Saved entries
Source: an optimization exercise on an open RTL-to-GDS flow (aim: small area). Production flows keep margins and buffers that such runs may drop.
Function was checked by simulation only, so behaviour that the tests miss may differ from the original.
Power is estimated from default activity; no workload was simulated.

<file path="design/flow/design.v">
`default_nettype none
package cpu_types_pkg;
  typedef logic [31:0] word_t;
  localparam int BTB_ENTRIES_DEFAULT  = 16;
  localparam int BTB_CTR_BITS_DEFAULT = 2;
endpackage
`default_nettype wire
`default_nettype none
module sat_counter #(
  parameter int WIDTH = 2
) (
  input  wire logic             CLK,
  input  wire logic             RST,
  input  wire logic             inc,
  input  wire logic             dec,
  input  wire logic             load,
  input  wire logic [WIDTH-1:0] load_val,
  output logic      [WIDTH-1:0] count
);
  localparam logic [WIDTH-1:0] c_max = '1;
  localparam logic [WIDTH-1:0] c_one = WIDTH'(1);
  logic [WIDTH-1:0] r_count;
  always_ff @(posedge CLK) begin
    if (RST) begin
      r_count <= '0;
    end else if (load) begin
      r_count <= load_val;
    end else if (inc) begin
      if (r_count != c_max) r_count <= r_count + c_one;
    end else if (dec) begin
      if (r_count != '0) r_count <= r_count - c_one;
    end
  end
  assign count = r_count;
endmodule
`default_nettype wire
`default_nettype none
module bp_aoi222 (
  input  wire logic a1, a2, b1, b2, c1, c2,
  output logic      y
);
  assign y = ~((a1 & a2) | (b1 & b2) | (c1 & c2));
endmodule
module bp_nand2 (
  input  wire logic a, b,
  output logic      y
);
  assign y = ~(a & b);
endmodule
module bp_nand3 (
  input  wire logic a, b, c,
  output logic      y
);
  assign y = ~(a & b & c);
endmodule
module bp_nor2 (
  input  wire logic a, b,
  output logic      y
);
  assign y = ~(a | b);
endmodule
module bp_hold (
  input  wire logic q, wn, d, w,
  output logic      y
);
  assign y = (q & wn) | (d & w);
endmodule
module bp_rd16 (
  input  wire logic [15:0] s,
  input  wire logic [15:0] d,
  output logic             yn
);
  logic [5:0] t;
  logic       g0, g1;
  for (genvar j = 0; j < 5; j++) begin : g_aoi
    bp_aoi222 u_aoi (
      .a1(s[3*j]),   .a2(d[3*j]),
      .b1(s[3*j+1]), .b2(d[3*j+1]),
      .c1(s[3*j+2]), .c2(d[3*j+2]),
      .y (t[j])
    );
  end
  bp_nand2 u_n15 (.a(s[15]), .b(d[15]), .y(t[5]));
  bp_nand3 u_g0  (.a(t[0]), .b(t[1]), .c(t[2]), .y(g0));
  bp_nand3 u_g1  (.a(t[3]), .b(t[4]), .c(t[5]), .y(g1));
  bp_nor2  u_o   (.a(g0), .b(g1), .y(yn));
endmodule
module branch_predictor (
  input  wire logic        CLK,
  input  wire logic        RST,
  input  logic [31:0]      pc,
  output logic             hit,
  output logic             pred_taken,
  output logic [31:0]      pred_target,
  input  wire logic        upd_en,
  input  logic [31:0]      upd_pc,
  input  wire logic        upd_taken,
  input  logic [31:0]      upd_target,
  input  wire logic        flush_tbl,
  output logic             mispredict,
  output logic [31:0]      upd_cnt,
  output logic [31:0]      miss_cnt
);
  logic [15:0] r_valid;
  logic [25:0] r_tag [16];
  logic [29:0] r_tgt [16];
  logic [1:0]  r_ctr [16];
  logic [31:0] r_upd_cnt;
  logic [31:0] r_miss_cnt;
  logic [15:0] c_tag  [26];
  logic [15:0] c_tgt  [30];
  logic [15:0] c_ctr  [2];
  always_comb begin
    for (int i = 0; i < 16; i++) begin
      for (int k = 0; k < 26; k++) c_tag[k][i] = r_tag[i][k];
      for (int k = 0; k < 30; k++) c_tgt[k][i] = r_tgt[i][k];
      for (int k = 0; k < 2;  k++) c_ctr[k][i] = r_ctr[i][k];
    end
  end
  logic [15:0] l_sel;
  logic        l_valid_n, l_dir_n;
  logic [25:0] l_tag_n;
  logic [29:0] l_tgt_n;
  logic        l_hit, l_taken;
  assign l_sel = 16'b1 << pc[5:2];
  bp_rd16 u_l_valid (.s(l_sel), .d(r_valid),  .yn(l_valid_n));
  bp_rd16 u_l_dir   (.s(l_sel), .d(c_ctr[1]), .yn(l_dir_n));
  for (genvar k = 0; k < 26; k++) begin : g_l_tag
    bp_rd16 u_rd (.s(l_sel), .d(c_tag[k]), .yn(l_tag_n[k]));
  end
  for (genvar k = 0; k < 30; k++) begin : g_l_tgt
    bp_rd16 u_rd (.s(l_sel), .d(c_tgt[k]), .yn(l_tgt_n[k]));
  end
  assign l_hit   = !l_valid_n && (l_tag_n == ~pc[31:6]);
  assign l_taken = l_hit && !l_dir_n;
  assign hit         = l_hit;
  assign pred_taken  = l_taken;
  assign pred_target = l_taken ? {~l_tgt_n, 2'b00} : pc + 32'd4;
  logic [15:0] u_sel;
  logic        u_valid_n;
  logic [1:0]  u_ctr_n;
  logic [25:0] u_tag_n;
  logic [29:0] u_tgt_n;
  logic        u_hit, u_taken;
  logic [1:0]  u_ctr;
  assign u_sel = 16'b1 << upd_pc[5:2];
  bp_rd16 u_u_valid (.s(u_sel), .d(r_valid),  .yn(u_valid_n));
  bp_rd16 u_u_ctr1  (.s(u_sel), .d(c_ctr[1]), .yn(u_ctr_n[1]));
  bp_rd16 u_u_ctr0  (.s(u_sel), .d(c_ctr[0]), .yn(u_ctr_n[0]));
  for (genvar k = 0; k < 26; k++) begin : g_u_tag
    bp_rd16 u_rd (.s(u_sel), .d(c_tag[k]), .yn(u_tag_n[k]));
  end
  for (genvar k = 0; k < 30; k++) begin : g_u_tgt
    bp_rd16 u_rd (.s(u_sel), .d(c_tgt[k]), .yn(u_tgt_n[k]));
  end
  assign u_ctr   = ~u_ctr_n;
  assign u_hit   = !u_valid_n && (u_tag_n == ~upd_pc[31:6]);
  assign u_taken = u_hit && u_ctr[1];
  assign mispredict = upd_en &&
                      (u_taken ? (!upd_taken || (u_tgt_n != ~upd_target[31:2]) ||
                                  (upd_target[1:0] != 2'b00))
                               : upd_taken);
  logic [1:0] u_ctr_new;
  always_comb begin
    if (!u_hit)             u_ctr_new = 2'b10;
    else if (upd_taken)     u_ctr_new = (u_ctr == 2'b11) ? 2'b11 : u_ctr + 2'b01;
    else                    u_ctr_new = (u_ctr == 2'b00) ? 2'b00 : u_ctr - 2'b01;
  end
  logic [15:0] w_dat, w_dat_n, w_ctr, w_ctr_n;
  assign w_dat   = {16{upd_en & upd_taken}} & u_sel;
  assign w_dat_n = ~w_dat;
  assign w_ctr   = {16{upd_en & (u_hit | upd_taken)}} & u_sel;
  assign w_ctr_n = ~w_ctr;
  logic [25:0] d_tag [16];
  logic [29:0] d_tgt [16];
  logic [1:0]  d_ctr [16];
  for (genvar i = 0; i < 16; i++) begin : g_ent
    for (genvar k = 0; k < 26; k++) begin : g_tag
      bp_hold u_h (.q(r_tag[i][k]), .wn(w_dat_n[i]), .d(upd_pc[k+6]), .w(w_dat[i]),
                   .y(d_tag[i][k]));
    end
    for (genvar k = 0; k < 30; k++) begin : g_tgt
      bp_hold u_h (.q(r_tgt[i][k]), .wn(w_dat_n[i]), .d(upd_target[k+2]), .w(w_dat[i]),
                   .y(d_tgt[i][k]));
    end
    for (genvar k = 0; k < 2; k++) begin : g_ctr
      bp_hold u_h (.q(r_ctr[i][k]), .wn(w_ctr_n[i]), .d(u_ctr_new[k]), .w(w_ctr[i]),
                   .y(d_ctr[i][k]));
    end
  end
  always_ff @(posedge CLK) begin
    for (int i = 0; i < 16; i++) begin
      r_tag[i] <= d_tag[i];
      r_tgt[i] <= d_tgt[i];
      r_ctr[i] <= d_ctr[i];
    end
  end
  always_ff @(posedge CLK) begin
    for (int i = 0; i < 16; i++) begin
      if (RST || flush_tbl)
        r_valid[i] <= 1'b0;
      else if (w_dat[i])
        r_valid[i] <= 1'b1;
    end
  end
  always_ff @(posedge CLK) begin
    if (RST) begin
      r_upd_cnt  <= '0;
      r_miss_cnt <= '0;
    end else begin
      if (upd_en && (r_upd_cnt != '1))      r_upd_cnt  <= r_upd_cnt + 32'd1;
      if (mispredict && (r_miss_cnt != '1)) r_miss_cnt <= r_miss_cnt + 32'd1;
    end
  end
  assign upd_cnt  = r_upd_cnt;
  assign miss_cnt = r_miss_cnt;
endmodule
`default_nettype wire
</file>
* * *
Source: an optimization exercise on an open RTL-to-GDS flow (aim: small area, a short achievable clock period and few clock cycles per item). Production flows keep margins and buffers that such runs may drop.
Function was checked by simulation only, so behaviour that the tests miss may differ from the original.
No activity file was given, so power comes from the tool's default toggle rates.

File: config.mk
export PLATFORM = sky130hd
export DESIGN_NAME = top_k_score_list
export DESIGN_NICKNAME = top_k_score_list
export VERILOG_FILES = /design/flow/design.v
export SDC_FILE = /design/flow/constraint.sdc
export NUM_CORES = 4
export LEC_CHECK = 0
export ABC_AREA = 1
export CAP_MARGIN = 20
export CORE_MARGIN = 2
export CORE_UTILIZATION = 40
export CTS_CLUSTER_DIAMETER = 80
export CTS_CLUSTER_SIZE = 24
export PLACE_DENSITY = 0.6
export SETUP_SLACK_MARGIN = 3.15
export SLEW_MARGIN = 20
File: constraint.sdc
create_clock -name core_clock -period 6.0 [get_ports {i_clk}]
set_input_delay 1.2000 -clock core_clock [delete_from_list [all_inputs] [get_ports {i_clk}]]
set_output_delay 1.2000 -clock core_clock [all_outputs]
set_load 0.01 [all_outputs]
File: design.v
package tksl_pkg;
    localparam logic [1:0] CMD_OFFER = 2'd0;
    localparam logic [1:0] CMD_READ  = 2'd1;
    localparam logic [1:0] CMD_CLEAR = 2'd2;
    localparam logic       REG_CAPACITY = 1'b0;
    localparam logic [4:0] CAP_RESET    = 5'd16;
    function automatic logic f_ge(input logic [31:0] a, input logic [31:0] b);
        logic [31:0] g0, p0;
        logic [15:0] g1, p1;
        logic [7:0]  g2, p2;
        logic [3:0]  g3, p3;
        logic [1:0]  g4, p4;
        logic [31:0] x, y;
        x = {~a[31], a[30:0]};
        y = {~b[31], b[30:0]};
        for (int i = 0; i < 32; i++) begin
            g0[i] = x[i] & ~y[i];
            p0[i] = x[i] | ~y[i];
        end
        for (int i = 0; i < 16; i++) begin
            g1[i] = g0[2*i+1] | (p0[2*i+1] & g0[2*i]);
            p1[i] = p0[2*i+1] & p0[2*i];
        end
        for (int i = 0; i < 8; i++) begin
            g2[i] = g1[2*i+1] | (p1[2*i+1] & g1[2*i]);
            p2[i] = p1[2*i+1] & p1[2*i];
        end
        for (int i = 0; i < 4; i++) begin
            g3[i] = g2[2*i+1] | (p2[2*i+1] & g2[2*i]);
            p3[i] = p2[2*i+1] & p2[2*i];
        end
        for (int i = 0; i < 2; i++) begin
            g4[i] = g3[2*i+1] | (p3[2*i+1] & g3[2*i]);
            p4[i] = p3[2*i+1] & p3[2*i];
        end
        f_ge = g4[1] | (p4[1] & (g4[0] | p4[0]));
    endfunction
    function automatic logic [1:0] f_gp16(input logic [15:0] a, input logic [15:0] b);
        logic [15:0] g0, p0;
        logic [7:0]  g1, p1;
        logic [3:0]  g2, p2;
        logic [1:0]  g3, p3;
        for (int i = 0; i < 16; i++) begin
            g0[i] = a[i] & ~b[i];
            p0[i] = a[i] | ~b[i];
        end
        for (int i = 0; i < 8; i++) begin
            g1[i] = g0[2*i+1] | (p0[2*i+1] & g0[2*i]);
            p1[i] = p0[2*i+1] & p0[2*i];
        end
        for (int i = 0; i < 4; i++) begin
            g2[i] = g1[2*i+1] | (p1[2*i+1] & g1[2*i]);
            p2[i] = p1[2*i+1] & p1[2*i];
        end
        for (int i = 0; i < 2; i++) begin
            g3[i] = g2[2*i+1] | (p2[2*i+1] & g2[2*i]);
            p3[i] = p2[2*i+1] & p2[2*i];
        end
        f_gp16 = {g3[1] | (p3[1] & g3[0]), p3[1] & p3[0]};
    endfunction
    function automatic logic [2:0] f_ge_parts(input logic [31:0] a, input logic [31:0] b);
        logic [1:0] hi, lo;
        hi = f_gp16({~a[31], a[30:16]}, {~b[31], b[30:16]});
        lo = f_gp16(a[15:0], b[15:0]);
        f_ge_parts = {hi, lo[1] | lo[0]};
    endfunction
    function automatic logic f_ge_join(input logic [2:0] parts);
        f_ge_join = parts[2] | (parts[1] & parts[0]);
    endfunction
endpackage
==
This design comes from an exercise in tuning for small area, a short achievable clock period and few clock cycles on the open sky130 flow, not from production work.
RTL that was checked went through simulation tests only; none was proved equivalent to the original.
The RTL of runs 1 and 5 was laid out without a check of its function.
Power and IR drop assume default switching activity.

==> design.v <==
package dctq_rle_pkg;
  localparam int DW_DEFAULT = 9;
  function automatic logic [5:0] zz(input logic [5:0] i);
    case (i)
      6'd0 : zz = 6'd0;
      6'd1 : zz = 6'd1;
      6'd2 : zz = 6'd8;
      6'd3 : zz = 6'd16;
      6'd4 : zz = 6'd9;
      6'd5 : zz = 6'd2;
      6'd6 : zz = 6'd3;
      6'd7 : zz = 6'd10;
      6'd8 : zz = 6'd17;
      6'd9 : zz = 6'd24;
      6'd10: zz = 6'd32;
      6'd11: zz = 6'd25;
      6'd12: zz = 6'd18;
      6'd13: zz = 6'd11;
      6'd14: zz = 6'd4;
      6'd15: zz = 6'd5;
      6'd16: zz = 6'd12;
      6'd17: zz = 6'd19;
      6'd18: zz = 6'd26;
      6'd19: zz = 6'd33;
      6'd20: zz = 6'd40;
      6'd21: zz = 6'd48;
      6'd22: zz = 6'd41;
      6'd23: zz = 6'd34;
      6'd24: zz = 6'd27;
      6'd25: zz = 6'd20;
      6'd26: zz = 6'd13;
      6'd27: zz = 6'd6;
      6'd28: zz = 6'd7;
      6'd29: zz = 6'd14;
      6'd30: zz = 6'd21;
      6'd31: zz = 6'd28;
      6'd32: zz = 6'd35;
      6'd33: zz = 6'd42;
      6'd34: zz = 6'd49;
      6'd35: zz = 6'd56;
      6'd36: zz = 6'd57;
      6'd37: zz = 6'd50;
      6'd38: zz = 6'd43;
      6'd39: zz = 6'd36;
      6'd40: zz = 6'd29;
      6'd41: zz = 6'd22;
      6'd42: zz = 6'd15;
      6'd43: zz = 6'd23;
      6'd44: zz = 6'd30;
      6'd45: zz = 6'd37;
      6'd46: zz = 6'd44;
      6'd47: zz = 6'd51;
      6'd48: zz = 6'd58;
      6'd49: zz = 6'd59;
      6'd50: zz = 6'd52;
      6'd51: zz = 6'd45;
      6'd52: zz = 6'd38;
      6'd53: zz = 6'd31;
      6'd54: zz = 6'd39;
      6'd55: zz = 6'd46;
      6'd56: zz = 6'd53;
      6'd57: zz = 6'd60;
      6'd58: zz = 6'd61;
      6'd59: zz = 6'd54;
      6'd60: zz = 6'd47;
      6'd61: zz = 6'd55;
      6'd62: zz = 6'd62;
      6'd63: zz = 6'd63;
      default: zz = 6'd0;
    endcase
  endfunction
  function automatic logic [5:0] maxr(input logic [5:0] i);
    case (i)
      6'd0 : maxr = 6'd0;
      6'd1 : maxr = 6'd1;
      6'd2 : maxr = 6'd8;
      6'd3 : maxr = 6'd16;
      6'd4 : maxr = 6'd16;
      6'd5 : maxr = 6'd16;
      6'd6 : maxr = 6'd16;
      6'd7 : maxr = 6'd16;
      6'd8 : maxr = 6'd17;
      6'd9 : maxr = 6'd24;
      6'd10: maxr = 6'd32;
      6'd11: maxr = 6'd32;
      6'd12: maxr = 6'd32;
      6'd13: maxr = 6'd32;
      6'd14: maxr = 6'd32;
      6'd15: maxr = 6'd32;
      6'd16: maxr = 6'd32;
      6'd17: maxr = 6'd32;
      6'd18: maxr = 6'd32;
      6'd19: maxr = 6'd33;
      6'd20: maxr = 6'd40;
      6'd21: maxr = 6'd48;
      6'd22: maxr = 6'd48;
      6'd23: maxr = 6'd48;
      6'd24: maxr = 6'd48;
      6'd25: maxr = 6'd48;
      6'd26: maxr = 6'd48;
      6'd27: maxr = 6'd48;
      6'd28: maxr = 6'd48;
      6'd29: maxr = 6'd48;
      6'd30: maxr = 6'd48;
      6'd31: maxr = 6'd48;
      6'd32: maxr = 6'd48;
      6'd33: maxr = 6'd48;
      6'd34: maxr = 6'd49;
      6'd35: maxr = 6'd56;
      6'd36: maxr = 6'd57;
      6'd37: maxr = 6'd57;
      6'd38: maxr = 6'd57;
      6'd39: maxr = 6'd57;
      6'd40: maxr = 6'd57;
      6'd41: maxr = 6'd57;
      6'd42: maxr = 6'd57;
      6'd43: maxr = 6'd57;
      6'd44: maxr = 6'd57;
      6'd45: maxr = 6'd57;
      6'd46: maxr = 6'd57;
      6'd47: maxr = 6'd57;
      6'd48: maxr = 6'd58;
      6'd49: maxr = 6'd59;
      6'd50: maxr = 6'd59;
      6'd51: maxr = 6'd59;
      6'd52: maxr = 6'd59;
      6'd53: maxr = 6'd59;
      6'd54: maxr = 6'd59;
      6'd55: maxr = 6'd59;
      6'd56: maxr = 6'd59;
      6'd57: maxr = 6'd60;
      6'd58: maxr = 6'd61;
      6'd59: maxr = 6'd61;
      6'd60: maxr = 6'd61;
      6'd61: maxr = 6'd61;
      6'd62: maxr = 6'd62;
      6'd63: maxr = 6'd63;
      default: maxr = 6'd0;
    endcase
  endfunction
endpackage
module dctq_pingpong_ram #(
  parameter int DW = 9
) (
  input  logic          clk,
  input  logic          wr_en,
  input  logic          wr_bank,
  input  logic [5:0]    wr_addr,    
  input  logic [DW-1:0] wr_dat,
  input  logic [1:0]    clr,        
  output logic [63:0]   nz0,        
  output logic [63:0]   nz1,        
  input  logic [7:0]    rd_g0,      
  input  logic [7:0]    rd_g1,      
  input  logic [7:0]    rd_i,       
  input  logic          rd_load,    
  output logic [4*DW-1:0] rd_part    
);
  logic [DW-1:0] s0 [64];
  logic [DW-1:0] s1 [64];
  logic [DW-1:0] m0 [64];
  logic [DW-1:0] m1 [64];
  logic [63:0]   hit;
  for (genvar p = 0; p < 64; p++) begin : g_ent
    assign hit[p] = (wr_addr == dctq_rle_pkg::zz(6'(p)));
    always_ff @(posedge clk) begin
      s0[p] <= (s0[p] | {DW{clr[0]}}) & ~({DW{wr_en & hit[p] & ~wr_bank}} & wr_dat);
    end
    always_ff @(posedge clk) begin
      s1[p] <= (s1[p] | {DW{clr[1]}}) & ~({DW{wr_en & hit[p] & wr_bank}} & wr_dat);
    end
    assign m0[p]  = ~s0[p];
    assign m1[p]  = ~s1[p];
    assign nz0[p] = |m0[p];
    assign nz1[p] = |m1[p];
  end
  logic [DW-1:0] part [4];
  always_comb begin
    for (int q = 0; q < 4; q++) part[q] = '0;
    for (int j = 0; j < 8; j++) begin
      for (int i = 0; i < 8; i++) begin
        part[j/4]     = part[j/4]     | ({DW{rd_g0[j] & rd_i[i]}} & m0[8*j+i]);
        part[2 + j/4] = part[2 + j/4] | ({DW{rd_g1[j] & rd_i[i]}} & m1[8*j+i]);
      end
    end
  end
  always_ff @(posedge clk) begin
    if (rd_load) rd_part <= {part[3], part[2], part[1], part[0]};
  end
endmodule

_HOW TO COMPLETE THIS TASK_
Provide the number of lines in these entries that hold the word "flows", without any accompanying text.

_RESPONSE AREA_
2